Spätestens seit der gesetzlichen Einführung der anerkannten Schießsportverbände, bei der sogar die jeweilige Sportordnung einer Prüfung und Genehmigung bedarf, ist der Schießport in Deutschland nicht mehr autonom. Solch eine Reglementierung durch ein Bundesgesetz gibt es sonst bei keiner anderen Sportart. Aber es geht ja sogar noch weiter. Durch die gesetzlichen Auflagen bezüglich der Bedürfnisbescheinigungen, Aktivitätsnachweise und Meldepflichten werden die Verbände und Vereine zu Handlangern* des Staates verpflichtet oder genötigt. Auch so etwas gibt es sonst in keiner anderen Sportart. Als Einschränkung der Narrenfreiheit würde ich das auch nicht mal eben so abtun wollen. Leider hat aber wohl auch gerade der DSB diese Kröten recht schnell geschluckt, da man sich (insgeheim) so wohl einen größeren Einfluss und wohl auch mehr Zulauf erhoffte.
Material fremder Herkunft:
--- src/design/kufa_pkg.sv ---
`timescale 1ns / 1ps

package kufa_pkg;

   // Forest size and the derived width of a table address.
   localparam int NODES   = 128;
   localparam int NODE_AW = (NODES > 1) ? $clog2(NODES) : 1;

   // Fixed field widths of the channels.
   localparam int NODE_W = 7;
   localparam int COEF_W = 32;
   localparam int SUM_W  = 40;

   // Sequencer states, one-hot.
   typedef enum logic [4:0] {
      ST_IDLE   = 5'b00001,
      ST_CHK_U  = 5'b00010,
      ST_CHK_V  = 5'b00100,
      ST_UPDATE = 5'b01000,
      ST_DONE   = 5'b10000
   } state_type;

   function automatic logic [SUM_W-1:0] sext_coef(input logic [COEF_W-1:0] c);
      return {{(SUM_W-COEF_W){c[COEF_W-1]}}, c};
   endfunction

endpackage

--- src/design/kufa_ram.sv ---
`timescale 1ns / 1ps

module kufa_ram #(
   parameter int WIDTH = 8,
   parameter int DEPTH = 16
) (
   input  logic                     clock,
   input  logic                     wr_en,
   input  logic [$clog2(DEPTH)-1:0] wr_addr,
   input  logic [WIDTH-1:0]         wr_data,
   input  logic [$clog2(DEPTH)-1:0] rd_addr,
   output logic [WIDTH-1:0]         rd_data
);

   logic [WIDTH-1:0] mem_ff [DEPTH];
   logic [WIDTH-1:0] rd_data_ff;

   always_ff @(posedge clock) begin
      if (wr_en) begin
         mem_ff[wr_addr] <= wr_data;
      end
      rd_data_ff <= mem_ff[rd_addr];
   end

   assign rd_data = rd_data_ff;

endmodule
Da ist es dann jetzt wohl auch nicht ganz so einfach, sich einzugestehen, dass mit diesen Zugeständnissen an die Politik, dessen Sinn mir unter Berücksichtigung der Vergangenheit weitgehend verschlossen bleibt, ein nicht nur geringer, sondern wohl eher ein massiver Verlust an Autonomie einher ging.
Mit bestem Schützengruß
Frank
* Es gibt wohl auch immer etliche "Vögel", die solche Sachen mit großer Begeisterung aufnehmen und dann auch mit bekannt deutscher Gründlichkeit durchziehen, können sie doch so auch einmal auf der anderen Seite des "Schalters" sitzen.